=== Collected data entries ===
======

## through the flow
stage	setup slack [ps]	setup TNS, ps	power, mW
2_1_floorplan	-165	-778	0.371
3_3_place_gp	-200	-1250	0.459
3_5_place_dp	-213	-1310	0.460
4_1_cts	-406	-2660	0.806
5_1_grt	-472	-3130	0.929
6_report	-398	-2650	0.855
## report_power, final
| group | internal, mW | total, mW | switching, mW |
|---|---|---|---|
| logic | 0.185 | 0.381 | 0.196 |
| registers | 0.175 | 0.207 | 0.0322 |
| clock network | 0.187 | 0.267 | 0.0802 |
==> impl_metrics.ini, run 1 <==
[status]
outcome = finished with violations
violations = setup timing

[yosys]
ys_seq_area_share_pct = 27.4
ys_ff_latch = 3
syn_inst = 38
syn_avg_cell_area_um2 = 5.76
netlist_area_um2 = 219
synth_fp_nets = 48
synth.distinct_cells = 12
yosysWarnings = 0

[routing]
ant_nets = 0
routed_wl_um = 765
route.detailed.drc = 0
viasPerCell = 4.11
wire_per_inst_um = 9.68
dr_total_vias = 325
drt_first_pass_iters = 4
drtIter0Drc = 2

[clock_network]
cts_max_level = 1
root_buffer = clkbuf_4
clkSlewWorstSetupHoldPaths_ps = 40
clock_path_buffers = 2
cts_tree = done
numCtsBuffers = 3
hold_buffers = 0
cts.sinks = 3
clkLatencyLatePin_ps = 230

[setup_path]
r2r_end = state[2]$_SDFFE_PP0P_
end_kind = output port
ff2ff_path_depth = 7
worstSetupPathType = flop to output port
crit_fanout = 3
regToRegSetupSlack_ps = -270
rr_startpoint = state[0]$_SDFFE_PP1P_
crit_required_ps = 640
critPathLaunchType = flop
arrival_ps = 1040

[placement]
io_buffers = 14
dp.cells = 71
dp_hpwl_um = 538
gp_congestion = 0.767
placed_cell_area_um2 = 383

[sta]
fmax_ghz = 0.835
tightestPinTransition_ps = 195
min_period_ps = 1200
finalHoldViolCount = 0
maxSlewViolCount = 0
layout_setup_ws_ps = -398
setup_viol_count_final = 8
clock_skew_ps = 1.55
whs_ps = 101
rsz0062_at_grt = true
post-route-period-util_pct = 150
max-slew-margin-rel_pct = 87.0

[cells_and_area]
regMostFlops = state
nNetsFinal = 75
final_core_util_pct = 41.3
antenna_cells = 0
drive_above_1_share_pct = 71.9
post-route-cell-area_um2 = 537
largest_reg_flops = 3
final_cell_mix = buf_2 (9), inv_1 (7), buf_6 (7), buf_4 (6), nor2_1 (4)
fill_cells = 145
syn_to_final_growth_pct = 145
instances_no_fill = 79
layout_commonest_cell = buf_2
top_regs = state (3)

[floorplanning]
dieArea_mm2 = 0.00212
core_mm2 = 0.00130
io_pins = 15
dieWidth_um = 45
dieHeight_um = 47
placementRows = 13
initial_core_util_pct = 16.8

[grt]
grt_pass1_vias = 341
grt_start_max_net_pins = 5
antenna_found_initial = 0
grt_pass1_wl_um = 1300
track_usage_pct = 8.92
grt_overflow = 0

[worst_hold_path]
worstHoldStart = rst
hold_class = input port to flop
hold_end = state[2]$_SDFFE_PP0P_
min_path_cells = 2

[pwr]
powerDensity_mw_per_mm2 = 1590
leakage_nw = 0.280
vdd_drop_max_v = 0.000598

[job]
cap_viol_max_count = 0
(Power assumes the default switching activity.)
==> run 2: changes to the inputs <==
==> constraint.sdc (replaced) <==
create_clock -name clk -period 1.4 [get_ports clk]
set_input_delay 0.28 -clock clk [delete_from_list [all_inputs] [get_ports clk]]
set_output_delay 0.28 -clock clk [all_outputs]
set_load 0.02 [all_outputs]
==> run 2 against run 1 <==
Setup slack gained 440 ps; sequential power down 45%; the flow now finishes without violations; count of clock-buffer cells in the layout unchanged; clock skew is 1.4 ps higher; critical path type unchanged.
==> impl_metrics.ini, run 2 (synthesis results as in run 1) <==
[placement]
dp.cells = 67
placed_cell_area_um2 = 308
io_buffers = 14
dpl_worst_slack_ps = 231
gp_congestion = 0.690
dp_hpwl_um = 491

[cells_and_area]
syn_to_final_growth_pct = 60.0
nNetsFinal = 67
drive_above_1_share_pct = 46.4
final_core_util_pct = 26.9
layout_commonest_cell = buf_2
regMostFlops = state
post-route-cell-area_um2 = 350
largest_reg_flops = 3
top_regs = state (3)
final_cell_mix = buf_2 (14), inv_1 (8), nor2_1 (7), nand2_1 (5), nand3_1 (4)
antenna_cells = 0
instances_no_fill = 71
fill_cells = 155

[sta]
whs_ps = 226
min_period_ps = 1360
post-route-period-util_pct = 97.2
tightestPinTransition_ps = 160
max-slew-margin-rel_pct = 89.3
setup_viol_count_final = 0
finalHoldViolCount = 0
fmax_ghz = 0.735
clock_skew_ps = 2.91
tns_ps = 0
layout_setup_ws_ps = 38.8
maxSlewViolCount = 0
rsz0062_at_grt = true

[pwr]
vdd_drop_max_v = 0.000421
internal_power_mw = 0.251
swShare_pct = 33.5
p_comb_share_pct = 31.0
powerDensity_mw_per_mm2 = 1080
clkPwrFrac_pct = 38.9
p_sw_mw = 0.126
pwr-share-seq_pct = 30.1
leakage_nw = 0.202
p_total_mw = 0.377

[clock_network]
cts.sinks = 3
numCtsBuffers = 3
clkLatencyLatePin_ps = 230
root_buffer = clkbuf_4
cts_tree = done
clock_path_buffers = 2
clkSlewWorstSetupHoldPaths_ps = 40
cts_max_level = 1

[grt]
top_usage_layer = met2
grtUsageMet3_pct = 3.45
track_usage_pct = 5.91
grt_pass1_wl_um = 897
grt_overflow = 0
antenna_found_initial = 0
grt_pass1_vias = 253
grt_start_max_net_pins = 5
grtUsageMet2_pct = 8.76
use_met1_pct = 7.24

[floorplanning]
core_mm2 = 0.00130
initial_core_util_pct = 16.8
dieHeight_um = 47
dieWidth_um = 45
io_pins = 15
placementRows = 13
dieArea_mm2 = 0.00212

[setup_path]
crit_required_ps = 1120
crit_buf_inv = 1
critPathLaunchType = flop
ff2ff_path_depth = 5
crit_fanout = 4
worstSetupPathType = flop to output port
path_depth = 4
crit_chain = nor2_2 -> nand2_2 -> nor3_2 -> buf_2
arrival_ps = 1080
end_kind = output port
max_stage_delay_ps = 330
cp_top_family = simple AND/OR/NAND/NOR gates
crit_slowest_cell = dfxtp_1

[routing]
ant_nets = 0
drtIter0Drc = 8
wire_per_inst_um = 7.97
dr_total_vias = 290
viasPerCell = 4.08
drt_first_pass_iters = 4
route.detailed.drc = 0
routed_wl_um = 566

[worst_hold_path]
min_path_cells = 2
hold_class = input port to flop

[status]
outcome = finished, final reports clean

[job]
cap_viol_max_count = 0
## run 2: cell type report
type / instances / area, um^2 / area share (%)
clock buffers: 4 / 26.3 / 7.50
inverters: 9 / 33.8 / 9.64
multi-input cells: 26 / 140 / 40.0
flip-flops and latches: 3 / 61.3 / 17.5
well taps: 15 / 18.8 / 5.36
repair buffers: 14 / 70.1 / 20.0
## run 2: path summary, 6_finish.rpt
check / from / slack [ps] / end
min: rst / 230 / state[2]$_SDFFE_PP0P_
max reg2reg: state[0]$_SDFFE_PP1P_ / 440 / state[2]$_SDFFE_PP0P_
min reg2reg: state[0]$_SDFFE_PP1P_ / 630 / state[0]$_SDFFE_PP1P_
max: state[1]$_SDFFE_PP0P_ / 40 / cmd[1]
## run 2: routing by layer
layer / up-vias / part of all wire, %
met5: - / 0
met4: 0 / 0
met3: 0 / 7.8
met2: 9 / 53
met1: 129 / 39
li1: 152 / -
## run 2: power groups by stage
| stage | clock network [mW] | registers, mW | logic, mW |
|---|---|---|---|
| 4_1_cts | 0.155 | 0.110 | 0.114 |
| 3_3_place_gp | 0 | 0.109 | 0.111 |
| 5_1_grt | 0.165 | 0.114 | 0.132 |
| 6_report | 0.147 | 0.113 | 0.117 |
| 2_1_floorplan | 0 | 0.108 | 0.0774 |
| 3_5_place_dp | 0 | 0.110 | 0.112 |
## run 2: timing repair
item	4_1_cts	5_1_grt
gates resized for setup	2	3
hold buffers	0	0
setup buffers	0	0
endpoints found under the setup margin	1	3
===== src/sv/complex_magnitude_ratio_top_assert.svh =====
// Assertion macros for the complex magnitude ratio block.
`ifndef COMPLEX_MAGNITUDE_RATIO_TOP_ASSERT_SVH
`define COMPLEX_MAGNITUDE_RATIO_TOP_ASSERT_SVH
`ifndef NO_ASSERTIONS
`define CMR_ASSERT_IMPL(label, prop, msg) \
  label: assert property (@(posedge clk_i) disable iff (!rst_ni) prop) else $error(msg);
`define CMR_ASSERT_NEVER(label, cond, msg) \
  label: assert property (@(posedge clk_i) disable iff (!rst_ni) !(cond)) else $error(msg);
`else
`define CMR_ASSERT_IMPL(label, prop, msg)
`define CMR_ASSERT_NEVER(label, cond, msg)
`endif
`endif


===== src/sv/cmr_stage.sv =====
// One stage of a restoring divide or square root pipeline with payload.
`timescale 1ns / 1ps
`default_nettype none
module cmr_stage #(
  parameter int unsigned W = 8
) (
  input  wire logic         clk_i,
  input  wire logic         rst_ni,
  input  wire logic         en_i,
  input  wire logic         vld_i,
  input  wire logic [W-1:0] d_i,
  output logic              vld_o,
  output logic [W-1:0]      d_o
);
  always_ff @(posedge clk_i or negedge rst_ni) begin
    if (!rst_ni) begin
      vld_o <= 1'b0;
    end else if (en_i) begin
      vld_o <= vld_i;
    end
  end
  always_ff @(posedge clk_i) begin
    if (en_i) begin
      d_o <= d_i;
    end
  end
endmodule
`default_nettype wire


===== config.mk =====
export PLATFORM = sky130hd
export DESIGN_NAME = cmr_stage
export DESIGN_NICKNAME = d
export VERILOG_FILES = /design/src/sv/complex_magnitude_ratio_top_assert.svh /design/src/sv/cmr_stage.sv
export SDC_FILE = /design/constraint.sdc
export NUM_CORES = 1
export LEC_CHECK = 0
export ABC_AREA = 1
export BUFFER_PORTS_ARGS = -buffer_cell sky130_fd_sc_hd__buf_2
export CORE_AREA = 2 2 39 41
export DETAILED_ROUTE_END_ITERATION = 12
export DIE_AREA = 0 0 41 43
export GPL_ROUTABILITY_DRIVEN = 0
export GPL_TIMING_DRIVEN = 0
export SLEW_MARGIN = 40
export SYNTH_ARGS = -nofsm -noshare
export SYNTH_HDL_FRONTEND = slang
export SYNTH_SLANG_ARGS = --single-unit
export TNS_END_PERCENT = 10

===== constraint.sdc =====
create_clock -name clk_i -period 1.67 [get_ports clk_i]
set_clock_uncertainty 0.15 [all_clocks]
set_input_delay 0.0835 -clock clk_i [delete_from_list [all_inputs] [get_ports clk_i]]
set_output_delay 0.0835 -clock clk_i [all_outputs]
set_load 0.01 [all_outputs]
`config.mk`:
```
export PLATFORM = sky130hd
export DESIGN_NAME = ts_packet_header_parser
export DESIGN_NICKNAME = d
export VERILOG_FILES = /design/src/sv/tsp_pkg.sv /design/src/sv/ts_packet_header_parser.sv
export SDC_FILE = /design/constraint.sdc
export NUM_CORES = 1
export LEC_CHECK = 0
export BUFFER_PORTS_ARGS = -buffer_cell sky130_fd_sc_hd__buf_2
export CAP_MARGIN = 20
export CORE_UTILIZATION = 50
export CTS_CLUSTER_DIAMETER = 120
export DETAILED_ROUTE_END_ITERATION = 16
export GPL_TIMING_DRIVEN = 0
export PLACE_DENSITY = 0.68
export SYNTH_ARGS = -nofsm -noshare
export SYNTH_HDL_FRONTEND = slang
export SYNTH_SLANG_ARGS = --single-unit
```
`constraint.sdc`:
```
create_clock -name i_clk -period 8 [get_ports i_clk]
set_input_delay 1.2 -clock i_clk [delete_from_list [all_inputs] [get_ports i_clk]]
set_output_delay 1.2 -clock i_clk [all_outputs]
set_load 0.02 [all_outputs]
```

======

=== PROBLEM TO SOLVE ===
There is a line with "check / from / slack [ps] / end" and a line with "## run 2: timing repair" above. Copy exactly those two lines and all lines between them, with nothing else.

=== EXERCISE SOLUTION ===
check / from / slack [ps] / end
min: rst / 230 / state[2]$_SDFFE_PP0P_
max reg2reg: state[0]$_SDFFE_PP1P_ / 440 / state[2]$_SDFFE_PP0P_
min reg2reg: state[0]$_SDFFE_PP1P_ / 630 / state[0]$_SDFFE_PP1P_
max: state[1]$_SDFFE_PP0P_ / 40 / cmd[1]
## run 2: routing by layer
layer / up-vias / part of all wire, %
met5: - / 0
met4: 0 / 0
met3: 0 / 7.8
met2: 9 / 53
met1: 129 / 39
li1: 152 / -
## run 2: power groups by stage
| stage | clock network [mW] | registers, mW | logic, mW |
|---|---|---|---|
| 4_1_cts | 0.155 | 0.110 | 0.114 |
| 3_3_place_gp | 0 | 0.109 | 0.111 |
| 5_1_grt | 0.165 | 0.114 | 0.132 |
| 6_report | 0.147 | 0.113 | 0.117 |
| 2_1_floorplan | 0 | 0.108 | 0.0774 |
| 3_5_place_dp | 0 | 0.110 | 0.112 |
## run 2: timing repair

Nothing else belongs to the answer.